- **SUPPLIED DATA**

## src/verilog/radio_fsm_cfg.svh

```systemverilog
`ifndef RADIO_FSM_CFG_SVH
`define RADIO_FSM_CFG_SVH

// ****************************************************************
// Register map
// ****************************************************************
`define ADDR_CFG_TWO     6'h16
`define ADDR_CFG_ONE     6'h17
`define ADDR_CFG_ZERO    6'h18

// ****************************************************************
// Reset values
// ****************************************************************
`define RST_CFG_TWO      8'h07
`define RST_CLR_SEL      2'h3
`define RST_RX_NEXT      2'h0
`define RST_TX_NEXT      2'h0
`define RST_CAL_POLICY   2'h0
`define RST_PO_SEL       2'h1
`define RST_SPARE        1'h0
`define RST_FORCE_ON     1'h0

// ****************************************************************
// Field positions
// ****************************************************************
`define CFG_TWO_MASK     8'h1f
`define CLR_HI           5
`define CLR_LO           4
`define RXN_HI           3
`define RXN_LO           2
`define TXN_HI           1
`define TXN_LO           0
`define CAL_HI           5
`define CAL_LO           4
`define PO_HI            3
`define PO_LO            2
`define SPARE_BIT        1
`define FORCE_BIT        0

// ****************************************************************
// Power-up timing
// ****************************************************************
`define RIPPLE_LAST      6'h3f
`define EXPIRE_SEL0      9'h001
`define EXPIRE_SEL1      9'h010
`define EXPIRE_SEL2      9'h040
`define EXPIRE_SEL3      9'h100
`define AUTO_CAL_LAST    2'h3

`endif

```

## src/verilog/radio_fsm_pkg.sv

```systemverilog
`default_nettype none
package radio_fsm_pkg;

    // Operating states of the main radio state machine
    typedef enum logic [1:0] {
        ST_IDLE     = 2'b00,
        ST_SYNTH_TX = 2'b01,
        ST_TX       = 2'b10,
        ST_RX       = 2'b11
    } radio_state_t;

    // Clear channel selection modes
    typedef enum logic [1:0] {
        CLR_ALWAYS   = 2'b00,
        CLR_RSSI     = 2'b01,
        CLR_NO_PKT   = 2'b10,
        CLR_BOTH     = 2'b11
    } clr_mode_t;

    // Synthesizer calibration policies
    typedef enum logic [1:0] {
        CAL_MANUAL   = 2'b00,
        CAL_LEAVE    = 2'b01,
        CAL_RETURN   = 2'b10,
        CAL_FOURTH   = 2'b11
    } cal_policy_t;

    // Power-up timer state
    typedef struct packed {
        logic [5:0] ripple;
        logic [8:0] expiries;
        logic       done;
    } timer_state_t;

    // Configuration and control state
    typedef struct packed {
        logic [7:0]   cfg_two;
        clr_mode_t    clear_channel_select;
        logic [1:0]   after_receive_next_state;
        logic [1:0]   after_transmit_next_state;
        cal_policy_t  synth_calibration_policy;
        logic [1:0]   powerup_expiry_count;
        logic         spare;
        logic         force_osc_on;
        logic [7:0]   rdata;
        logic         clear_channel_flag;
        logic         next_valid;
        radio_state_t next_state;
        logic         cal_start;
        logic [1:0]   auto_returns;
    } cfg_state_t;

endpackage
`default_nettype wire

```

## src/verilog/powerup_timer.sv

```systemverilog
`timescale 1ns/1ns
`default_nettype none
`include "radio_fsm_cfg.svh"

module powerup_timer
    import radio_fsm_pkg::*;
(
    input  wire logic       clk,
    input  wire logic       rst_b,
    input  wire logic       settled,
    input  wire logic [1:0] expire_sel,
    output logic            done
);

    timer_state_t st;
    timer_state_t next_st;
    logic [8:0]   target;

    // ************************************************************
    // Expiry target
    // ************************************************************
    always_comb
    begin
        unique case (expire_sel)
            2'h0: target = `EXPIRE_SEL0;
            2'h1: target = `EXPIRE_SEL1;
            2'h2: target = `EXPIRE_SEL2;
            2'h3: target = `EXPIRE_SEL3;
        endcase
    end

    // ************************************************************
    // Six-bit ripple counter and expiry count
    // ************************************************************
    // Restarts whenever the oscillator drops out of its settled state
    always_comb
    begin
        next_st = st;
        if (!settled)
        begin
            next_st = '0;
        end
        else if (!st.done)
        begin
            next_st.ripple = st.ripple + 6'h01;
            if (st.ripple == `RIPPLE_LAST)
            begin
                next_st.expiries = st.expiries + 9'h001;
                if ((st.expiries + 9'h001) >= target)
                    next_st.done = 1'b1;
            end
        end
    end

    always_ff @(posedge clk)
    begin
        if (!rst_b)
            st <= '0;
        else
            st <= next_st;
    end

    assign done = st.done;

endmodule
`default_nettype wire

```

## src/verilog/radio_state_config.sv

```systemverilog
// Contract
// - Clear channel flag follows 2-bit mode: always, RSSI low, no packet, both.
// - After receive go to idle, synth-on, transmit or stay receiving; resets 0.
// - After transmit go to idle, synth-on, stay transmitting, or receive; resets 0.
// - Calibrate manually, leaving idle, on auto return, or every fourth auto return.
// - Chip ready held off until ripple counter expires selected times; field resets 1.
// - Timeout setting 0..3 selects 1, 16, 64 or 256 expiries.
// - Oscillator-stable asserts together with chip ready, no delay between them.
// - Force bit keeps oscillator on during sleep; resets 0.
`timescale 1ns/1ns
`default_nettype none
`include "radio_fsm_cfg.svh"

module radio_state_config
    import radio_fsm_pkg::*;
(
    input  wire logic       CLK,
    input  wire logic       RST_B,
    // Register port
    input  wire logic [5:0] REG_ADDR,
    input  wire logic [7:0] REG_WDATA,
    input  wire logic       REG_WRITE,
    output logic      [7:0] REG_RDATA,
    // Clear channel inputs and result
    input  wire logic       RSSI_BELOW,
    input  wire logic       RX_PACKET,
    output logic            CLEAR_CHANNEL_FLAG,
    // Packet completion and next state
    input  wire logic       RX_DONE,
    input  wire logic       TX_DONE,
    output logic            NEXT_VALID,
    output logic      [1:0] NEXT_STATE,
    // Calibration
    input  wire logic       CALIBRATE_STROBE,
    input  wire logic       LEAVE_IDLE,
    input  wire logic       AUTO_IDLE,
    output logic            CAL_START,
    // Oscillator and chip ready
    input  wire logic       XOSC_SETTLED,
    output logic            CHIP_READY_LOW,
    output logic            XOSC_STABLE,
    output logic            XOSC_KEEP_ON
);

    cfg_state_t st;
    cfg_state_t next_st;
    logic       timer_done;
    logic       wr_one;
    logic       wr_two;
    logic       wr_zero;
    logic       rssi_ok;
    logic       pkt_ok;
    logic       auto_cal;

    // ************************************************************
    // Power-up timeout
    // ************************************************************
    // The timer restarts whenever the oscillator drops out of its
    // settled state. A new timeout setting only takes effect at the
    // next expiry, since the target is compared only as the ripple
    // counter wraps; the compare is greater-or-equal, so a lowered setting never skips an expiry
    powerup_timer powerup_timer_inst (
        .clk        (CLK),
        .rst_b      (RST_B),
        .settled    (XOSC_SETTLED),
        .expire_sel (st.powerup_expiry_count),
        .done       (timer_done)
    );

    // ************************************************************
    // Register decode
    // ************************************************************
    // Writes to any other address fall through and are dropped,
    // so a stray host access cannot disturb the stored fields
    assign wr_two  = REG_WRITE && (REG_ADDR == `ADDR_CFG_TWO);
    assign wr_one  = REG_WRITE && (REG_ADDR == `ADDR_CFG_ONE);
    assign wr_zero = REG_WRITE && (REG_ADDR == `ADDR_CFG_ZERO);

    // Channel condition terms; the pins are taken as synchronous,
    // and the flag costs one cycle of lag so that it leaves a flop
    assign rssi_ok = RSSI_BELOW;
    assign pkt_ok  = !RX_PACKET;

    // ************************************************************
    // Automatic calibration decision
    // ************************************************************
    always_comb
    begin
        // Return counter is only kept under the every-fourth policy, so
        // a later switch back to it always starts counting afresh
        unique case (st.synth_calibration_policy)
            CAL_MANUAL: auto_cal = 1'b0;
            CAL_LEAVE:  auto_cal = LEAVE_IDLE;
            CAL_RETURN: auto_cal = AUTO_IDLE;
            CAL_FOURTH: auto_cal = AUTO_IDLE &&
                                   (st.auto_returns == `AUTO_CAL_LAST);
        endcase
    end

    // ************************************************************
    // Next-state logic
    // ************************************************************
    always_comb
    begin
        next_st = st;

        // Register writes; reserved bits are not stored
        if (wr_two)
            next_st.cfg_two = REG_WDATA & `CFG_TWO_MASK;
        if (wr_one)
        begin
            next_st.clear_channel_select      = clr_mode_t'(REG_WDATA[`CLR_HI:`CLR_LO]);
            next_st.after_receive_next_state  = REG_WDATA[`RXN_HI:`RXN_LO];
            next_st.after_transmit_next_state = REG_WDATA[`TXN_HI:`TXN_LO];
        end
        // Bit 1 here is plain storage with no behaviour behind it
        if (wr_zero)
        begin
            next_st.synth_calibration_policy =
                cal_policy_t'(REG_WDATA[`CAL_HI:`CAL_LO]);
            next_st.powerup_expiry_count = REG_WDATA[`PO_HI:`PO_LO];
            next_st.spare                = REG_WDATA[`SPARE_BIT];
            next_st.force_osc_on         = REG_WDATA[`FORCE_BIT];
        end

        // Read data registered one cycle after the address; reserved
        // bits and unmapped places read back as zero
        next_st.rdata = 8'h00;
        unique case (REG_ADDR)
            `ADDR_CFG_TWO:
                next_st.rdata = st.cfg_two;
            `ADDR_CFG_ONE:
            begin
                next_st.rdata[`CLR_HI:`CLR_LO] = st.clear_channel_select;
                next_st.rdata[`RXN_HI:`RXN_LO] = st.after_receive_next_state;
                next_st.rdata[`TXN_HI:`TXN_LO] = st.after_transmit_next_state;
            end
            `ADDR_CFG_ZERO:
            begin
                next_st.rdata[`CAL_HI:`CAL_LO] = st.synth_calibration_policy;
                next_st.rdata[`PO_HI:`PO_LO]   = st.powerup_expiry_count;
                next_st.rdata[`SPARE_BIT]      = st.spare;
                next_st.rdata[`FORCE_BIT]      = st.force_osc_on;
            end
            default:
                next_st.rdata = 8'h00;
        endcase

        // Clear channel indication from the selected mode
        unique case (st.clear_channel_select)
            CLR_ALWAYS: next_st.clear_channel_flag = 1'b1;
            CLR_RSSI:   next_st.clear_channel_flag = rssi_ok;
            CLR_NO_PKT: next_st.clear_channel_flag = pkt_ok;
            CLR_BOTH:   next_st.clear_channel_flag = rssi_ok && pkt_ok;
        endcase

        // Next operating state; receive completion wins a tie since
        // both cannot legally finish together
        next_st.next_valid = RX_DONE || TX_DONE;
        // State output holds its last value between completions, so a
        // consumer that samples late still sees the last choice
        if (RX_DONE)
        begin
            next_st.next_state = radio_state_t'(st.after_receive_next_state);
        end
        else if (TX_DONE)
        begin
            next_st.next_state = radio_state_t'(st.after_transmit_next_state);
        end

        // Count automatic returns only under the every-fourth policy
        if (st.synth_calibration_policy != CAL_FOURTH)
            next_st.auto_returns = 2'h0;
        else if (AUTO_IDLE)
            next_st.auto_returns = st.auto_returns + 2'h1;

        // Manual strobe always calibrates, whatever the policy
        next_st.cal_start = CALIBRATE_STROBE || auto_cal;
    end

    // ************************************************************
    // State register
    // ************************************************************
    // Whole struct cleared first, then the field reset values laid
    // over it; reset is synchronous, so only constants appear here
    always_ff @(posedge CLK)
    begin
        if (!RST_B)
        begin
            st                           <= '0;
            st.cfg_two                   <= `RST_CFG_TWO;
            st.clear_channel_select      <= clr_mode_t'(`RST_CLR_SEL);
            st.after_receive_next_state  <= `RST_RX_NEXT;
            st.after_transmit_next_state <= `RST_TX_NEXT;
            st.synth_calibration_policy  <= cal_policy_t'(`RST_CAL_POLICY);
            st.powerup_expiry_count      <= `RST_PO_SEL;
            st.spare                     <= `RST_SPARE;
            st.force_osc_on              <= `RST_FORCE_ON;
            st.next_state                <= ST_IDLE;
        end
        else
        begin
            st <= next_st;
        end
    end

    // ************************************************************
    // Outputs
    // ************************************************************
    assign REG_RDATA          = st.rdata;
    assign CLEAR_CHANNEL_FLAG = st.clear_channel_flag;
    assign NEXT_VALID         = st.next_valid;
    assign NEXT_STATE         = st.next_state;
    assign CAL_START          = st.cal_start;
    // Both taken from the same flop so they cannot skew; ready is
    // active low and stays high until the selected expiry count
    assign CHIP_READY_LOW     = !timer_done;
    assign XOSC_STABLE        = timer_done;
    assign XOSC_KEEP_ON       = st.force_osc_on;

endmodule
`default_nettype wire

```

---

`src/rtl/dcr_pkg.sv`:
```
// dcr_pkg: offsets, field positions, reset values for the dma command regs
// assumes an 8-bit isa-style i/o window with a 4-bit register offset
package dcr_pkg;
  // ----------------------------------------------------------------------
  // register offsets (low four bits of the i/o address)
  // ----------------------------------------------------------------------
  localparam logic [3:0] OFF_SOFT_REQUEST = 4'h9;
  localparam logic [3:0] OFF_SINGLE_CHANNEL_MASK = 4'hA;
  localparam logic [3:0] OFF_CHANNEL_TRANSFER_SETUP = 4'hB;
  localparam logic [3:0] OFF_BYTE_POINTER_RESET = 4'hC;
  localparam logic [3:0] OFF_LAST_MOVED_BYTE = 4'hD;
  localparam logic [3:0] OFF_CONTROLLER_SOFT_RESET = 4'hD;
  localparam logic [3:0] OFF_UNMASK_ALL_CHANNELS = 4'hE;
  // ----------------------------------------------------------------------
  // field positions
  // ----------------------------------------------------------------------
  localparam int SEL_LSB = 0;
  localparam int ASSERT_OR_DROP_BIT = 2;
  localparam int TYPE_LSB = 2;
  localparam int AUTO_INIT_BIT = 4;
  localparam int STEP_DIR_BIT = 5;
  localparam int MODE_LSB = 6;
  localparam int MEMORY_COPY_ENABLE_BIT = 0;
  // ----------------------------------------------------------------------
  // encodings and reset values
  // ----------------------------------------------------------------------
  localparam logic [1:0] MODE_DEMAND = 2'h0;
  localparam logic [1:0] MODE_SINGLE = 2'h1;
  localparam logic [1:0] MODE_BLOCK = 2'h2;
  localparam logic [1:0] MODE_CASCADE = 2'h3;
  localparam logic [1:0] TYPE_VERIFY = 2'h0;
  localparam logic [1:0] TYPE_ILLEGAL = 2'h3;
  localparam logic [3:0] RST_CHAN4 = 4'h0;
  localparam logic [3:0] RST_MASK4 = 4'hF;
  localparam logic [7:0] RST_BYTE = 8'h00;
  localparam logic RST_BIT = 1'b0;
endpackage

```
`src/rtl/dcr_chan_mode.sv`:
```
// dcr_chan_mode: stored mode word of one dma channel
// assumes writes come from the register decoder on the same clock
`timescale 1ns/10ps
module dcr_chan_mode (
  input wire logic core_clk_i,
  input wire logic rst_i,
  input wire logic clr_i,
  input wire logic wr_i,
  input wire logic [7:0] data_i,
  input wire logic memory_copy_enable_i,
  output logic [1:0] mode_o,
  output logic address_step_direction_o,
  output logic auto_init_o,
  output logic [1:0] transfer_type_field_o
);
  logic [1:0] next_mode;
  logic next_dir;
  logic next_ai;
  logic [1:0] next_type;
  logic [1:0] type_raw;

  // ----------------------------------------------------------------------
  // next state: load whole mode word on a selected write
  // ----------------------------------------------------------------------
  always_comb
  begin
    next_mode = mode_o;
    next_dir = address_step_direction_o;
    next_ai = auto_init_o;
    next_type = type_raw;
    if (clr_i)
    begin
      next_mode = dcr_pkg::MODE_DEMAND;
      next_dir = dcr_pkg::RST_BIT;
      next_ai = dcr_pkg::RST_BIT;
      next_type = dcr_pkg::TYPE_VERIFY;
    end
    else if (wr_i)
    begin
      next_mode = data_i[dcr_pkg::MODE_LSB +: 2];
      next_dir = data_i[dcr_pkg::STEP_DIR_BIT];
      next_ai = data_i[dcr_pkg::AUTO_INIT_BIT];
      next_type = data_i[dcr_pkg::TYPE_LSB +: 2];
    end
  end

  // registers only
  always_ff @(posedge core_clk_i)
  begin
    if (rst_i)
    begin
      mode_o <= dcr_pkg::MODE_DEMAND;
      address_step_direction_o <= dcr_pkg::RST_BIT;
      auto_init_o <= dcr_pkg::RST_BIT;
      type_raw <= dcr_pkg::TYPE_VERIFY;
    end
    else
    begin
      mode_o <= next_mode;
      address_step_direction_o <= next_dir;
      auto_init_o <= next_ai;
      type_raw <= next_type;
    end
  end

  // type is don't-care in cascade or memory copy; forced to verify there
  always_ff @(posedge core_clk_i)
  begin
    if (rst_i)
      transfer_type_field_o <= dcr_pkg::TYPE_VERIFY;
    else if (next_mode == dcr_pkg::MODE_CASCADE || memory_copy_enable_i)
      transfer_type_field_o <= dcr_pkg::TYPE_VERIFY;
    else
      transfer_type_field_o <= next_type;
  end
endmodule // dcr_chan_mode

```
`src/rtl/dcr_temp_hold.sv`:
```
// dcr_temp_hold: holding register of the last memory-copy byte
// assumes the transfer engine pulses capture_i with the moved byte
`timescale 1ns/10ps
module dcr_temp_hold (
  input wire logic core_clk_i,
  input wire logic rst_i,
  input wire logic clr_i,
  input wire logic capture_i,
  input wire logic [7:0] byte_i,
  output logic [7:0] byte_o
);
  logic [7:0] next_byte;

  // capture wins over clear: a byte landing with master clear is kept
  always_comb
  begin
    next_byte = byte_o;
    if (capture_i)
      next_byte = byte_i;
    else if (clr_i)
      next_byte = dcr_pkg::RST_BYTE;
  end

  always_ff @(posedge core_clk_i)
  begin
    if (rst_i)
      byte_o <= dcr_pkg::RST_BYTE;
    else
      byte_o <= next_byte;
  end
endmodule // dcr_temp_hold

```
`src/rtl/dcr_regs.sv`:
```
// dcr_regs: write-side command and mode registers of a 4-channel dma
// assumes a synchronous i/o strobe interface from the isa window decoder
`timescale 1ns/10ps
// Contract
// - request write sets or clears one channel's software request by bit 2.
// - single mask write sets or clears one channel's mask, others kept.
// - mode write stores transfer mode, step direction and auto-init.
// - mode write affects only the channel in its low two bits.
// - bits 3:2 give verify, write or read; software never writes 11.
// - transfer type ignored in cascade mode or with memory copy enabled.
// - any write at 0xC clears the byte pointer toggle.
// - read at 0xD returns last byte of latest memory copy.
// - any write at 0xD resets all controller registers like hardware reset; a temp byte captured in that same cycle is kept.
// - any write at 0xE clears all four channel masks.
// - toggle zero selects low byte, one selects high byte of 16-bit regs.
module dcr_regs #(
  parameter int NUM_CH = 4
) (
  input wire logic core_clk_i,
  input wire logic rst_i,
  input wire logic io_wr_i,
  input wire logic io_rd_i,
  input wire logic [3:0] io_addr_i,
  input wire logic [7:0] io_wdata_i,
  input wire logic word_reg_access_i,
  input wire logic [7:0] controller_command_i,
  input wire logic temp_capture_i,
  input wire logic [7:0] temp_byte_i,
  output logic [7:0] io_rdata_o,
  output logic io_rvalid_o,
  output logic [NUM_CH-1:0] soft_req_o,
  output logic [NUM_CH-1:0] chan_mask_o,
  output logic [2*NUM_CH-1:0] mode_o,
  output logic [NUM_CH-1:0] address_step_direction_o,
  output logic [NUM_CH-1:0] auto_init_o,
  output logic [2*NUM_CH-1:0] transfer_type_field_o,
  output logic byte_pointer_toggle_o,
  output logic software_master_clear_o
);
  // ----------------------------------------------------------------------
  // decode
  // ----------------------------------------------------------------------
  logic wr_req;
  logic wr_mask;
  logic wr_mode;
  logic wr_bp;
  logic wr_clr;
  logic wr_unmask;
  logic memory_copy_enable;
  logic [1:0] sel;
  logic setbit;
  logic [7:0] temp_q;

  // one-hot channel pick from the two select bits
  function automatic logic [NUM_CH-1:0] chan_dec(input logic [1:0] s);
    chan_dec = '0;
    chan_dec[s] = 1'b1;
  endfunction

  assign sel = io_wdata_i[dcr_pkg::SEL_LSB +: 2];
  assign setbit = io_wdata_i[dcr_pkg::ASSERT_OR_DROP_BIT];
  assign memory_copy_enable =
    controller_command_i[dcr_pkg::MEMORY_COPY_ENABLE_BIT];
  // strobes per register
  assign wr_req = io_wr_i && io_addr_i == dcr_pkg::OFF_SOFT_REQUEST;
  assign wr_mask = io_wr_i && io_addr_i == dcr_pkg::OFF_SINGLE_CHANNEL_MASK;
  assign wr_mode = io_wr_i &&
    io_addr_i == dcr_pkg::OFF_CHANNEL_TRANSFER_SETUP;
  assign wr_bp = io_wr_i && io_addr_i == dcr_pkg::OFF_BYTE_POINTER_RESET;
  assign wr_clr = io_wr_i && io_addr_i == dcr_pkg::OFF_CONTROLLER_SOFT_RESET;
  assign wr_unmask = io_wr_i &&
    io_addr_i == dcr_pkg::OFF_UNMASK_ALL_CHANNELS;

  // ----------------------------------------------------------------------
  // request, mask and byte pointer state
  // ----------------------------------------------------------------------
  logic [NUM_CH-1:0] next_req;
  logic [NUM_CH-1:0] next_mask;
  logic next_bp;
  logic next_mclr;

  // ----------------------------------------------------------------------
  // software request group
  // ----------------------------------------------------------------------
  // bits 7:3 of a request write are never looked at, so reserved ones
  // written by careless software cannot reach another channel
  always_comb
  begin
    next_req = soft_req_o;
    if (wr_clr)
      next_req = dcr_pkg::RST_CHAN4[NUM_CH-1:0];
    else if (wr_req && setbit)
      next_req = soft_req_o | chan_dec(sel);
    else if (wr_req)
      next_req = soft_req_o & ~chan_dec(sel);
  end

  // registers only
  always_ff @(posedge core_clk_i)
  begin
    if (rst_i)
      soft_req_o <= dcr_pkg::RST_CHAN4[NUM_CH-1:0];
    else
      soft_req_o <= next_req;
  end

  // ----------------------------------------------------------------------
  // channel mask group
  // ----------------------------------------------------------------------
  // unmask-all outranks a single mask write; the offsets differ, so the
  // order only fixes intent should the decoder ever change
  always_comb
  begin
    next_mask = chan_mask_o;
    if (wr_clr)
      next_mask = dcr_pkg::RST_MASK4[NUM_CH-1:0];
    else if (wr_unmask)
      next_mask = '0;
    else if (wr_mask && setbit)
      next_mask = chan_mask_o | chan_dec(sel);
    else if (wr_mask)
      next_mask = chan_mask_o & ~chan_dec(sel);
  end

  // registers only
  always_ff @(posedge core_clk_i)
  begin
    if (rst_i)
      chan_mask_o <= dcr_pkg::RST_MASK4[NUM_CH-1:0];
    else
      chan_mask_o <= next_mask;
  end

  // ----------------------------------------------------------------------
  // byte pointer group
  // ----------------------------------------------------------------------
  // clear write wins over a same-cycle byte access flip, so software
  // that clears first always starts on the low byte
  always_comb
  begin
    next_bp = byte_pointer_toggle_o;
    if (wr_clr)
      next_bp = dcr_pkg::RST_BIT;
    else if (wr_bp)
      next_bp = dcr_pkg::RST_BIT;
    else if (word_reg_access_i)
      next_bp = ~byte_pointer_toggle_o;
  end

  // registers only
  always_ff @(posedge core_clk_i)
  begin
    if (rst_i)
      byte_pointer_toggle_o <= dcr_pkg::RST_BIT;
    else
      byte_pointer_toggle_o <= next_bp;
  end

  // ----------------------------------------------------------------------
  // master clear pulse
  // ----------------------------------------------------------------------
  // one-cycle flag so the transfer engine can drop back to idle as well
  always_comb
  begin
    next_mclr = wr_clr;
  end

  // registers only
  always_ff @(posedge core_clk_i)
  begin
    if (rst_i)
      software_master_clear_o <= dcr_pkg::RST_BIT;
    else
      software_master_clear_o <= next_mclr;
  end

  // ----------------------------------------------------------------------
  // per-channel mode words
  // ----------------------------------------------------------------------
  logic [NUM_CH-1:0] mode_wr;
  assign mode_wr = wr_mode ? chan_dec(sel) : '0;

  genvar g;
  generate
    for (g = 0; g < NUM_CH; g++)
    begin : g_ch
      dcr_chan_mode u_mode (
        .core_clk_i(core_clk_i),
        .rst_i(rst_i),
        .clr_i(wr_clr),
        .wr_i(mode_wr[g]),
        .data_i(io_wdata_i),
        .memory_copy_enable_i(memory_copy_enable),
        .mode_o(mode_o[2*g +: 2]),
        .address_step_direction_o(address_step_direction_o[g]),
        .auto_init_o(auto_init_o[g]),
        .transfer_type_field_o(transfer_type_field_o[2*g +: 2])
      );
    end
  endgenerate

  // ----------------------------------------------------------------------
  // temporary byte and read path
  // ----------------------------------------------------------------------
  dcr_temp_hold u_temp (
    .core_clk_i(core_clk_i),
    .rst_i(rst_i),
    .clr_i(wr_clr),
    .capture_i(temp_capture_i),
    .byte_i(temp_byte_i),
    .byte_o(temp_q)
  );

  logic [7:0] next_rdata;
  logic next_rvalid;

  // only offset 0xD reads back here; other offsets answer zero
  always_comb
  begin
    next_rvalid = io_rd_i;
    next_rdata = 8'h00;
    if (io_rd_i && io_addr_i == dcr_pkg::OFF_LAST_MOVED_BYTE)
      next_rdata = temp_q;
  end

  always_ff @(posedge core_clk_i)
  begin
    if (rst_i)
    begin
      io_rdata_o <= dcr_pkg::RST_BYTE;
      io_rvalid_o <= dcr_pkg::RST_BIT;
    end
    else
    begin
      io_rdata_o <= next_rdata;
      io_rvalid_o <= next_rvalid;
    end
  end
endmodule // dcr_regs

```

- **ACTION ITEM**
Out of the records above, pick each line that contains the string "endmodule".

- **RESPONSE BOX**
endmodule
endmodule
endmodule // dcr_chan_mode
endmodule // dcr_temp_hold
endmodule // dcr_regs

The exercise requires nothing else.